### config.mk
export PLATFORM = sky130hd
export DESIGN_NAME = hsv_to_rgb_converter_unit
export DESIGN_NICKNAME = d
export VERILOG_FILES = /design/src/hdl/hsvrgb_pkg.sv /design/src/hdl/hsv_to_rgb_converter_unit.sv
export SDC_FILE = /design/constraint.sdc
export NUM_CORES = 1
export LEC_CHECK = 0
export BUFFER_PORTS_ARGS = -buffer_cell sky130_fd_sc_hd__buf_4
export CAP_MARGIN = 20
export CORE_MARGIN = 2
export CORE_UTILIZATION = 50
export CTS_CLUSTER_DIAMETER = 200
export DETAILED_ROUTE_END_ITERATION = 8
export GPL_ROUTABILITY_DRIVEN = 0
export PLACE_DENSITY = 0.75
export SYNTH_ARGS = -nofsm -noshare
export SYNTH_HDL_FRONTEND = slang
export SYNTH_SLANG_ARGS = --single-unit
### constraint.sdc
create_clock -name i_clk -period 9.1 [get_ports i_clk]
set_input_delay 0.455 -clock i_clk [delete_from_list [all_inputs] [get_ports i_clk]]
set_output_delay 0.455 -clock i_clk [all_outputs]
set_load 0.005 [all_outputs]
### src/hdl/hsvrgb_pkg.sv
`timescale 1ns / 1ps

package hsvrgb_pkg;

    // Field widths of one word on either side.
    localparam int HUE_W    = 9;
    localparam int LEVEL_W  = 8;
    localparam int SECTOR_W = 4;
    localparam int FRAC_W   = 8;
    localparam int PROD_W   = 2 * LEVEL_W;
    localparam int S_DATA_W = 32;
    localparam int M_DATA_W = 24;

    localparam int SECTOR_DEGREES = 60;
    localparam int LAST_SECTOR    = 8;

    localparam logic [LEVEL_W-1:0] FULL_SCALE = 8'd255;

    typedef logic [SECTOR_W-1:0] t_sector;
    typedef logic [LEVEL_W-1:0]  t_level;
    typedef logic [PROD_W-1:0]   t_prod;

    // Hue sectors; every code from five upward shares the magenta-to-red order.
    localparam t_sector SEC_RED_YEL = 4'd0;
    localparam t_sector SEC_YEL_GRN = 4'd1;
    localparam t_sector SEC_GRN_CYN = 4'd2;
    localparam t_sector SEC_CYN_BLU = 4'd3;
    localparam t_sector SEC_BLU_MAG = 4'd4;

    // Truncating division by 255 for products of two bytes (at most 65025).
    function automatic t_level div255(input t_prod x);
        logic [PROD_W:0] sum;
        sum = {1'b0, x} + {{(LEVEL_W + 1){1'b0}}, x[PROD_W-1:LEVEL_W]} + 17'd1;
        return sum[PROD_W-1:LEVEL_W];
    endfunction

endpackage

Task prompt - Return verbatim each line from the one that mentions "export SYNTH_ARGS = -nofsm -noshare" to the end of the entries, inclusive.

Answer section -
export SYNTH_ARGS = -nofsm -noshare
export SYNTH_HDL_FRONTEND = slang
export SYNTH_SLANG_ARGS = --single-unit
### constraint.sdc
create_clock -name i_clk -period 9.1 [get_ports i_clk]
set_input_delay 0.455 -clock i_clk [delete_from_list [all_inputs] [get_ports i_clk]]
set_output_delay 0.455 -clock i_clk [all_outputs]
set_load 0.005 [all_outputs]
### src/hdl/hsvrgb_pkg.sv
`timescale 1ns / 1ps

package hsvrgb_pkg;

    // Field widths of one word on either side.
    localparam int HUE_W    = 9;
    localparam int LEVEL_W  = 8;
    localparam int SECTOR_W = 4;
    localparam int FRAC_W   = 8;
    localparam int PROD_W   = 2 * LEVEL_W;
    localparam int S_DATA_W = 32;
    localparam int M_DATA_W = 24;

    localparam int SECTOR_DEGREES = 60;
    localparam int LAST_SECTOR    = 8;

    localparam logic [LEVEL_W-1:0] FULL_SCALE = 8'd255;

    typedef logic [SECTOR_W-1:0] t_sector;
    typedef logic [LEVEL_W-1:0]  t_level;
    typedef logic [PROD_W-1:0]   t_prod;

    // Hue sectors; every code from five upward shares the magenta-to-red order.
    localparam t_sector SEC_RED_YEL = 4'd0;
    localparam t_sector SEC_YEL_GRN = 4'd1;
    localparam t_sector SEC_GRN_CYN = 4'd2;
    localparam t_sector SEC_CYN_BLU = 4'd3;
    localparam t_sector SEC_BLU_MAG = 4'd4;

    // Truncating division by 255 for products of two bytes (at most 65025).
    function automatic t_level div255(input t_prod x);
        logic [PROD_W:0] sum;
        sum = {1'b0, x} + {{(LEVEL_W + 1){1'b0}}, x[PROD_W-1:LEVEL_W]} + 17'd1;
        return sum[PROD_W-1:LEVEL_W];
    endfunction

endpackage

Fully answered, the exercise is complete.